Anti-GBM disease is rare: incidence 1–2 cases per million population per year, accounting for approximately 10–15% of all RPGN cases and 1–5% of all biopsy-proven glomerulonephritis. Despite its rarity, it is one of the most feared causes of RPGN because of its rapid, destructive course.

There is a bimodal age distribution:

• First peak: age 18–30 years. Predominantly male. Pulmonary hemorrhage (DAH) is prominent. Exposure to cigarette smoke and organic solvents is particularly important in triggering lung involvement in this group.
• Second peak: age 60–70 years. More equal sex distribution, or slight female predominance. Renal-dominant presentation with less pulmonary involvement. This older peak is increasingly recognized with wider use of anti-GBM antibody testing.

Genetic susceptibility: HLA-DRB1*15:01 (formerly DR2) is strongly associated with anti-GBM disease (odds ratio ~6); HLA-DRB1*01:01 and *03:01 confer partial susceptibility. These HLA molecules are thought to present the Goodpasture antigen (the NC1 domain of α3[IV] collagen) to autoreactive T cells, breaking peripheral tolerance.
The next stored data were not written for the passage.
===== config.mk =====
export PLATFORM = sky130hd
export DESIGN_NAME = pbfe_ctrl
export DESIGN_NICKNAME = d
export VERILOG_FILES = /design/src/hw/rtl/pbfe_pkg.sv /design/src/hw/rtl/pbfe_ctrl.sv
export SDC_FILE = /design/constraint.sdc
export NUM_CORES = 1
export LEC_CHECK = 0
export ABC_AREA = 1
export ABC_CLOCK_PERIOD_IN_PS = 1200
export BUFFER_PORTS_ARGS = -buffer_cell sky130_fd_sc_hd__buf_2
export CORE_AREA = 2 2 39 41
export CTS_BUF_LIST = sky130_fd_sc_hd__clkbuf_8
export DETAILED_ROUTE_END_ITERATION = 12
export DIE_AREA = 0 0 41 43
export GPL_TIMING_DRIVEN = 0
export PLACE_DENSITY = 0.44
export SLEW_MARGIN = 0
export SYNTH_ARGS = -nofsm -noshare
export SYNTH_HDL_FRONTEND = slang
export SYNTH_SLANG_ARGS = --single-unit
export TNS_END_PERCENT = 100

===== constraint.sdc =====
create_clock -name clk -period 1.2 [get_ports clk]
set_clock_uncertainty 0.1 [all_clocks]
set_input_delay 0.06 -clock clk [delete_from_list [all_inputs] [get_ports clk]]
set_output_delay 0.06 -clock clk [all_outputs]
set_load 0.005 [all_outputs]

===== src/hw/rtl/pbfe_pkg.sv =====
// package for the packet bit field extractor
// command codes, fixed field widths, controller/datapath structs, host swap rule
// no dependencies
`timescale 1ns / 1ps

package pbfe_pkg;

	localparam int PBFE_PACKET_BYTES = 2048;
	localparam int BUF_BITS          = 72;
	localparam int FIELD_BITS        = 64;
	localparam int SIZE_BITS         = 7;
	localparam int OFFSET_BITS       = 12;
	localparam int CMD_BITS          = 2;

	localparam logic [CMD_BITS-1:0] CMD_STORE   = 2'd0;
	localparam logic [CMD_BITS-1:0] CMD_READ    = 2'd1;
	localparam logic [CMD_BITS-1:0] CMD_REALIGN = 2'd2;
	localparam logic [CMD_BITS-1:0] CMD_END     = 2'd3;

	localparam logic [SIZE_BITS-1:0] MAX_FIELD = 7'd64;

	// commands from controller to datapath
	typedef struct packed {
		logic capture;
		logic store_byte;
		logic clear_packet;
		logic check;
		logic fill_read;
		logic fill_load;
		logic extract;
		logic load_out;
	} pbfe_ctl_t;

	// status from datapath to controller
	typedef struct packed {
		logic                skip;
		logic                need_fill;
	} pbfe_stat_t;

	// byte swap of a big-endian field as seen on a little-endian host
	function automatic logic [FIELD_BITS-1:0] host_swap(
		input logic [FIELD_BITS-1:0] v,
		input logic [SIZE_BITS-1:0]  n
	);
		logic [FIELD_BITS-1:0] r;
		r = v;
		if (n >= 7'd16 && n < 7'd32) begin
			r = {48'd0, v[7:0], v[15:8]};
		end else if (n == 7'd32) begin
			r = {32'd0, v[7:0], v[15:8], v[23:16], v[31:24]};
		end else if (n > 7'd32) begin
			for (int i = 0; i < 8; i++) begin
				r[8*i +: 8] = v[56-8*i +: 8];
			end
		end
		return r;
	endfunction

endpackage


===== src/hw/rtl/pbfe_ctrl.sv =====
// controller state machine of the packet bit field extractor
// drives datapath commands and the handshakes; uses pbfe_pkg
`timescale 1ns / 1ps

module pbfe_ctrl
	import pbfe_pkg::*;
(
	input  logic                clk,
	input  logic                arst_n,
	input  logic                in_valid,
	output logic                in_ready,
	input  logic [CMD_BITS-1:0] cmd,
	output logic                out_valid,
	input  logic                out_ready,
	input  pbfe_stat_t          stat,
	output pbfe_ctl_t           ctl
);

	localparam logic [2:0] S_IDLE    = 3'd0;
	localparam logic [2:0] S_CHECK   = 3'd1;
	localparam logic [2:0] S_FILL    = 3'd2;
	localparam logic [2:0] S_LOAD    = 3'd3;
	localparam logic [2:0] S_EXTRACT = 3'd4;
	localparam logic [2:0] S_OUT     = 3'd5;

	logic [2:0] state_q;
	logic [2:0] state_d;
	logic       out_valid_q;
	logic       accept;
	logic       out_free;

	assign in_ready  = (state_q == S_IDLE);
	assign accept    = in_valid && in_ready;
	assign out_free  = !out_valid_q || out_ready;
	assign out_valid = out_valid_q;

	always_comb begin
		state_d = state_q;
		ctl     = '0;
		case (state_q)
			S_IDLE: begin
				if (accept) begin
					ctl.capture      = 1'b1;
					ctl.store_byte   = (cmd == CMD_STORE);
					ctl.clear_packet = (cmd == CMD_END);
					if (cmd == CMD_READ) begin
						state_d = S_CHECK;
					end else if (cmd == CMD_REALIGN) begin
						state_d = S_OUT;
					end
				end
			end
			S_CHECK: begin
				ctl.check = 1'b1;
				state_d   = stat.skip ? S_OUT : S_FILL;
			end
			S_FILL: begin
				if (stat.need_fill) begin
					ctl.fill_read = 1'b1;
					state_d       = S_LOAD;
				end else begin
					state_d = S_EXTRACT;
				end
			end
			S_LOAD: begin
				ctl.fill_load = 1'b1;
				state_d       = S_FILL;
			end
			S_EXTRACT: begin
				ctl.extract = 1'b1;
				state_d     = S_OUT;
			end
			S_OUT: begin
				// wait for the output register to be free
				if (out_free) begin
					ctl.load_out = 1'b1;
					state_d      = S_IDLE;
				end
			end
			default: begin
				state_d = S_IDLE;
			end
		endcase
	end

	always_ff @(posedge clk or negedge arst_n) begin
		if (!arst_n) begin
			state_q     <= S_IDLE;
			out_valid_q <= 1'b0;
		end else begin
			state_q <= state_d;
			if (ctl.load_out) begin
				out_valid_q <= 1'b1;
			end else if (out_ready) begin
				out_valid_q <= 1'b0;
			end
		end
	end

	a_rise_from_out: assert property (@(posedge clk) disable iff (!arst_n)
		$rose(out_valid_q) |-> $past(state_q == S_OUT))
		else $error("result appeared outside the output state");

	a_no_result_cmds: assert property (@(posedge clk) disable iff (!arst_n)
		accept && (cmd == CMD_STORE || cmd == CMD_END) |=> state_q == S_IDLE)
		else $error("store or end item left the idle state");

	a_check_after_read: assert property (@(posedge clk) disable iff (!arst_n)
		accept && cmd == CMD_READ |=> state_q == S_CHECK)
		else $error("read item did not enter the check state");

endmodule


=== Word-level counts from Yosys, hierarchy flattened ===
Cells that the tools add are included.

* Add/subtract/negate cells: 0
* Multipliers: 0
* Divide/modulo/power cells: 0
* Order comparisons: 0
* Eq/ne operators: 11
* Shift-type cells: 0
* Muxes and demuxes: 18
* Bitwise logic cells: 0
* Reduce and logical (&&, ||, !) cells: 7

{| class="wikitable"
|+ Operators by type and width
! operator !! number
|-
| two-way mux 3 bit || 8
|-
| case mux 3 bit (6 select lines) || 1
|-
| two-way mux 1 bit || 9
|-
| equality test 3 x 2 -> 1 bit, second input constant || 2
|-
| equality test 3 bit, second input constant || 2
|-
| equality test 2 bit, second input constant || 2
|-
| equality test 3 x 1 -> 1 bit, second input constant || 1
|-
| logical NOT 3 bit || 1
|-
| != test 3 x 1 -> 1 bit, second input constant || 1
|-
| AND reduction 3 bit || 1
|-
| equality test 2 x 1 -> 1 bit, second input constant || 1
|-
| logical NOT 2 bit || 1
|-
| != test 2 x 1 -> 1 bit, second input constant || 1
|-
| != test 2 bit, second input constant || 1
|-
| nonzero test 2 bit || 1
|-
| logical AND 1 bit || 1
|-
| logical NOT 1 bit || 1
|-
| logical OR 1 bit || 1
|}

* Bits in registers: 4
* Bits in latches: 0
* Memory bits (writable): 0
* ROM bits: 0
* Bits of input ports: 8
* Output and inout bits: 10
* Logic and storage cells: 38
* Memories: 0

=== Depth between registers and ports, before layout ===
Gate-level depths: netlist of run 1.

* Depth in word-level cells: 5
* Depth in mapped cells: 7
* Depth with buffers taken out: 7

=== Least setup slack after synthesis of run 1 ===
No wires, ideal clock.

* Path kind: reg2reg
* Start point: register state_q[1]
* End point: register state_q[0]
* Setup time: 116 ps
* Data arrival time: 850 ps
* Required time: 984 ps
* Path slack: 134 ps
* Cell stages (with the launch flop): 7
* Buffers on the path: 0
* Period minus slack after synthesis: 1,066 ps
* Cell sequence: dfrtp_1 -> inv_2 -> nand3_1 -> nor2_2 -> a21oi_2 -> nand2_1 -> nand2_1

* Longest elaborated chain between the ends: 4
* Elaborated cells on any way between the ends: 12
* Classes of those cells: eq/ne (8); mux (1); reduce/logical (3)

{| class="wikitable"
|+ RTL lines
! element !! RTL line !! text
|-
| from (decl) || pbfe_ctrl.sv:26 || <nowiki>logic [2:0] state_q;</nowiki>
|-
| from (signal assigned) || pbfe_ctrl.sv:91 || <nowiki>state_q <= state_d;</nowiki>
|-
| logical NOT 3 bit || pbfe_ctrl.sv:32, pbfe_ctrl.sv:40 ||
|-
| logical AND 1 bit || pbfe_ctrl.sv:33 || <nowiki>assign accept = in_valid && in_ready;</nowiki>
|-
| != test 2 x 1 -> 1 bit (no line) || -- ||
|-
| AND reduction 3 bit (no line) || -- ||
|}

Several ways; a longest one is shown, not always the timed one.
A chain may end at the register's enable or synchronous reset.

==> flow_metrics.env, run 1 <==
export IMPL_viasPerCell=4.19
export IMPL_port_buffers=17
export IMPL_cp_end_kind="output pin"
export IMPL_insertion_delay_ns=0.22
export IMPL_clock_path_buffers=2
export IMPL_die_width_um=41
export IMPL_layout_setup_ws_ns=-0.114
export IMPL_cpPeakStageDelay_ns=0.38
export IMPL_postSynthCellCount=47
export IMPL_cp_required_ns=1.04
export IMPL_path_class="reg2out"
export IMPL_violations="negative setup slack"
export IMPL_placementRows=14
export IMPL_path_cells="buf_4 -> nor3_1 -> buf_2"
export IMPL_cp_slowest_cell="dfrtp_1"
export IMPL_syn_avg_cell_area_um2=6.44
export IMPL_grt_pass1_wl_um=1320
export IMPL_clock_sinks=4
export IMPL_dieArea_um2=1760
export IMPL_antenna_found_initial=0
export IMPL_yosys_warnings=0
export IMPL_firstDrtPassIters=4
export IMPL_grt_pass1_vias=359
export IMPL_ys_ff_latch=4
export IMPL_wl_um=847
export IMPL_critPathLaunchType="flop"
export IMPL_drcViolationCount=0
export IMPL_finalSetupViolCount=8
export IMPL_grt_max_degree=7
export IMPL_r2r_slack_ns=0.01
export IMPL_cp_max_fo=4
export IMPL_gp_congestion=0.633
export IMPL_utilization_pct=41.8
export IMPL_drive_gt1_share_pct=57.1
export IMPL_max_freq_mhz=761
export IMPL_clkTransAtPathRegs_ns=0.03
export IMPL_drt_wirelength_per_cell_um=9.11
export IMPL_fin_cells=93
export IMPL_place_worst_setup_slack_ns=0.0117
export IMPL_ant_nets=0
export IMPL_initial_core_util_pct=21.9
export IMPL_yosysSeqAreaShare_pct=33.1
export IMPL_dp_cells=80
export IMPL_status="finished with violations"
export IMPL_cts_root_buf="clkbuf_8"
export IMPL_io_pin_count=18
export IMPL_relSlewSlack_pct=84.3
export IMPL_htree_levels=1
export IMPL_dp_hpwl_um=578
export IMPL_diodes=0
export IMPL_dr_total_vias=390
export IMPL_drv_cap=0
export IMPL_finalHoldViolCount=0
export IMPL_rsz0062_at_grt="yes"
export IMPL_die_h_um=43
export IMPL_synth_area_um2=303
export IMPL_finalWorstPathRequiredPeriod_ns=1.31
export IMPL_core_area_um2=1380
export IMPL_tightest_slew_ns=0.234
export IMPL_power_mw=1.54
export IMPL_hold_class="in2reg"
export IMPL_cts_buffers_inserted=3
export IMPL_hold_ws_ns=0.0419
export IMPL_grt_overflow=0
export IMPL_critPathArrivalTime_ns=1.15
export IMPL_first_iter_violations=4
export IMPL_synth_cell_types=13
export IMPL_area_growth_pct=90.9
export IMPL_syn_nets=55
export IMPL_p_per_area_nw_per_um2=2670
export IMPL_cts_tree="built"
export IMPL_grtUsageTotal_pct=11.1
export IMPL_peakVddDrop_mv=0.864
export IMPL_final_max_slew_viol_count=0
export IMPL_finalCritPeriodShare_pct=110
export IMPL_nets=87
export IMPL_p_leak_nw=0.349
## timing repair
item | CTS | global route
pin swaps | 4 | 3
endpoints found under the setup margin | 7 | 11
gates resized for setup | 3 | 11
hold buffers | 1 | 0
setup buffers | 7 | 3
endpoints found under the hold margin | 4 | 0
## logic make-up (layout without fill, tap and decap cells)
group                  count (synthesis)  count (layout)  synth area share, %
buffers and inverters                 13              43                 16.1
AND/OR/NAND/NOR                       28              28                 46.3
flip-flops                             4               4                 33.1
AO/OA/AOI/OAI                          2               2                 4.54
## per-layer routing
metal	track usage (%)	vias up	share of wire (%)
met1	14.1	173	43
met5	0	-	0
met2	15.3	9	52
li1	-	208	-
met4	8.00	0	0
met3	3.14	0	4.7
## power breakdown
part           internal [mW]  switching, mW
clock network          0.214         0.0703
registers              0.211         0.0817
logic                  0.487          0.482
## area by class of cell
| type | instances | area (um2) |
|---|---|---|
| inverters | 13 | 51.3 |
| repair buffers | 27 | 166 |
| well taps | 16 | 20.0 |
| multi-input cells | 30 | 198 |
| clock buffers | 3 | 41.3 |
| fillers | 148 | 806 |
| flip-flops and latches | 4 | 101 |
## Yosys cell counts
cell type	n	area (um2)
nand2_4	1	11.3
a21oi_2	1	8.76
nor2_1	3	11.3
inv_1	11	41.3
nor2_2	1	6.26
nor2_4	1	11.3
a21oi_1	1	5.00
nand2_1	11	41.3
dfrtp_1	4	100
nand3_1	7	35.0
nand4_1	3	18.8
nor3_1	1	5.00
inv_2	2	7.51
## sequential cells by signal, summed over array words and instances, names as in the netlist
register	count
state_q	3
out_valid	1
## final timing paths
check | start | endpoint | cells past startpoint
setup reg to reg | state_q[0]$_DFFE_PN0P_ | state_q[0]$_DFFE_PN0P_ | 7
min in group asynchronous | arst_n | out_valid$_DFFE_PN0P_ | 2
max in group asynchronous | arst_n | state_q[2]$_DFFE_PN0P_ | 2
hold / removal | stat[1] | state_q[1]$_DFFE_PN0P_ | 4
setup / recovery | state_q[1]$_DFFE_PN0P_ | ctl[4] | 3
hold reg to reg | out_valid$_DFFE_PN0P_ | out_valid$_DFFE_PN0P_ | 2
## metrics by stage
stage	TNS, ns	area (um2)
global placement	0	408
finish	-0.521	578
CTS	-0.522	515
global route	-1.16	578
detailed placement	0	408
floorplan	0	303
## placed cells by master (no fill, tap or decap), drive strengths merged
| master | Yosys | final |
|---|---|---|
| a21oi | 2 | 2 |
| buf | 0 | 26 |
| clkbuf | 0 | 3 |
| dfrtp | 4 | 4 |
| dlygate4sd3 | 0 | 1 |
| inv | 13 | 13 |
| nand2 | 12 | 12 |
| nand3 | 7 | 7 |
| nand4 | 3 | 3 |
| nor2 | 5 | 5 |
| nor3 | 1 | 1 |
## worst max-delay path, delay by kind of cell, from the launching register on
family,cells,cell delay (ns)
flops,1,0.38
simple gates,1,0.24
buf+inv,2,0.31
(Power assumes the default switching activity.)
==> run 2, diff against run 1 <==
Settings changed: ABC_AREA 1 to unset, PLACE_DENSITY 0.44 to 0.49.
==> run 2 against run 1 <==
Against the previous run: critical endpoint is now ctl[0]; utilization grew 3.3 points; clock power is 3% lower; first-iteration DRC count is the same; largest cell class unchanged; routed wire length increased by 5.7%; the flow still finishes with violations (negative setup slack).
==> flow_metrics.env, run 2 <==
export IMPL_io_pin_count=18
export IMPL_dr_total_vias=378
export IMPL_hold_ws_ns=0.0302
export IMPL_multi_input_area_um2=258
export IMPL_wl_um=895
export IMPL_p_leak_nw=0.319
export IMPL_finalSetupViolCount=12
export IMPL_grtUsageTotal_pct=11.3
export IMPL_cts_root_buf="clkbuf_8"
export IMPL_ant_nets=0
export IMPL_max_freq_mhz=678
export IMPL_regArea_um2=101
export IMPL_synth_area_leader_cell="dfrtp_1"
export IMPL_ys_top_cells_by_count="nor2_1, dfrtp_1"
export IMPL_path_class="reg2out"
export IMPL_grt_pass1_vias=342
export IMPL_syn_avg_cell_area_um2=9.18
export IMPL_viasPerCell=4.55
export IMPL_place_worst_setup_slack_ns=-0.0996
export IMPL_die_h_um=43
export IMPL_port_buffers=17
export IMPL_final_common_cell="buf_2"
export IMPL_cp_required_ns=1.04
export IMPL_drv_cap=0
export IMPL_grt_max_degree=10
export IMPL_finalCritPeriodShare_pct=123
export IMPL_placementRows=14
export IMPL_postSynthCellCount=39
export IMPL_clock_path_buffers=2
export IMPL_placed_cell_area_um2=463
export IMPL_clock_sinks=4
export IMPL_drive_gt1_share_pct=65.7
export IMPL_peakVddDrop_mv=1.14
export IMPL_initial_core_util_pct=25.9
export IMPL_syn_nets=47
export IMPL_endpoint="ctl[0]"
export IMPL_num_fill_cells=146
export IMPL_cp_max_fo=3
export IMPL_r2r_slack_ns=-0.18
export IMPL_largest_register_ffs=3
export IMPL_violations="negative setup slack"
export IMPL_first_iter_violations=4
export IMPL_htree_levels=1
export IMPL_rsz0062_at_grt="yes"
export IMPL_drt_wirelength_per_cell_um=10.8
export IMPL_drcViolationCount=0
export IMPL_diodes=0
export IMPL_critPathArrivalTime_ns=1.31
export IMPL_finalHoldViolCount=0
export IMPL_layout_common_cells="buf_2, buf_6, buf_4"
export IMPL_gp_congestion=0.672
export IMPL_tightest_slew_ns=0.248
export IMPL_cp_end_kind="output pin"
export IMPL_grt_overflow=0
export IMPL_dp_cells=72
export IMPL_relSlewSlack_pct=83.3
export IMPL_core_area_um2=1380
export IMPL_nets=77
export IMPL_synth_top_area_share_pct=28.0
export IMPL_p_per_area_nw_per_um2=2800
export IMPL_synth_cell_types=25
export IMPL_grt_pass1_wl_um=1320
export IMPL_fin_cells=83
export IMPL_clkTransAtPathRegs_ns=0.03
export IMPL_insertion_delay_ns=0.21
export IMPL_final_max_slew_viol_count=0
export IMPL_worstReg2RegStart="state_q[0]$_DFFE_PN0P_"
export IMPL_cp_startpoint="state_q[1]$_DFFE_PN0P_"
export IMPL_ys_top_cells_by_area="dfrtp_1, buf_6, nor2_1"
export IMPL_power_mw=1.74
export IMPL_antenna_found_initial=0
export IMPL_finalWorstPathRequiredPeriod_ns=1.47
export IMPL_area_growth_pct=74.1
export IMPL_hold_class="in2reg"
export IMPL_yosys_warnings=0
export IMPL_dp_hpwl_um=590
export IMPL_ys_ff_latch=4
export IMPL_layout_setup_ws_ns=-0.274
export IMPL_synth_enable_flop_cells=0
export IMPL_die_width_um=41
export IMPL_reg2reg_depth=7
export IMPL_regMostFlops="state_q"
export IMPL_yosysSeqAreaShare_pct=28.0
export IMPL_firstDrtPassIters=4
export IMPL_status="finished with violations"
export IMPL_synthFlopType="dfrtp_1"
export IMPL_synth_area_um2=358
export IMPL_design_area_um2=623
export IMPL_r2r_end="state_q[0]$_DFFE_PN0P_"
export IMPL_critPathLaunchType="flop"
export IMPL_cts_tree="built"
export IMPL_cts_buffers_inserted=3
export IMPL_dieArea_um2=1760
export IMPL_async_flop_share_pct=100
export IMPL_synth_most_common_cell="nor2_1"
==> run 2: cell types whose count changed after synthesis, sizes merged, moves of 2 or more <==
cell / delta
inv: -11
nand4: -3
and3: +2
nand3: -7
nand2b: +3
buf: +3
o2bb2ai: +2
nand2: -10
==> run 2: timing repair <==
action                                  in CTS  in global routing
endpoints found under the hold margin        4                  0
hold buffers                                 1                  0
pin swaps                                    5                  5
buffers inserted                             5                  3
resized for setup                            4                 11
endpoints found under the setup margin      11                 12
==> run 2: cells by family (layout without fill, tap and decap cells) <==
group / count (synthesis) / count (layout) / share of synthesized area [%]
simple gates: 20 / 20 / 38.1
compound gates: 8 / 8 / 18.2
buf+inv: 5 / 33 / 10.5
flops: 4 / 4 / 28.0
xor+xnor: 1 / 1 / 2.45
mux: 1 / 1 / 2.80
==> run 2: power by group <==
group | internal, mW | total (mW) | switching [mW] | leakage (nW)
logic | 0.692 | 1.20 | 0.507 | 0.248
registers | 0.205 | 0.268 | 0.0633 | 0.0495
clock network | 0.213 | 0.275 | 0.0615 | 0.0216
==> run 2: metrics by stage <==
stage,util (%),setup TNS [ns]
3_5_place_dp,33.5,-0.379
2_1_floorplan,-,0
5_1_grt,45.0,-2.54
3_3_place_gp,33.5,-0.331
4_1_cts,41.2,-1.94
6_report,45.0,-1.90
==> run 2: cell type report <==
class | count | share of cell area [%]
clock buffer | 3 | 6.63
sequential | 4 | 16.3
buffer | 2 | 3.61
tap | 16 | 3.21
timing repair buffer | 26 | 27.7
inverter | 2 | 1.20
multi-input combinational | 30 | 41.4
==> run 2: worst min path at each step <==
| stage | from | cells past startpoint | slack (ns) | to |
|---|---|---|---|---|
| floorplan | arst_n | 0 | -0.34 | out_valid$_DFFE_PN0P_ |
| global placement | arst_n | 1 | -0.23 | state_q[1]$_DFFE_PN0P_ |
| detailed placement | arst_n | 1 | -0.23 | state_q[1]$_DFFE_PN0P_ |
| CTS | out_ready | 3 | 0.03 | out_valid$_DFFE_PN0P_ |
| global route | out_ready | 3 | 0.06 | out_valid$_DFFE_PN0P_ |
| finish | out_ready | 3 | 0.03 | out_valid$_DFFE_PN0P_ |
==> run 2: critical path: stages (launching register included) <==
cell and delay (ns):
dfrtp_1 0.40, buf_6 0.14, nand2b_4 0.13, or2_4 0.23, nor2_1 0.08, buf_2 0.11
==> run 2: metal layers <==
metal  wire length (um)  track usage (%)
met5                  0                0
met4                  0             4.00
met1                379             13.8
met3                 63             4.71
met2                451             17.2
Environmental triggers: Cigarette smoking (dramatically increases risk of DAH in genetically susceptible individuals by exposing alveolar capillary BM to the immune system), hydrocarbon solvent inhalation, cocaine inhalation, viral upper respiratory tract infections, and rarely, drugs (penicillamine, hydralazine, alemtuzumab). Infection-triggered molecular mimicry has been proposed, aligning with Goodpasture's original influenza-era observation.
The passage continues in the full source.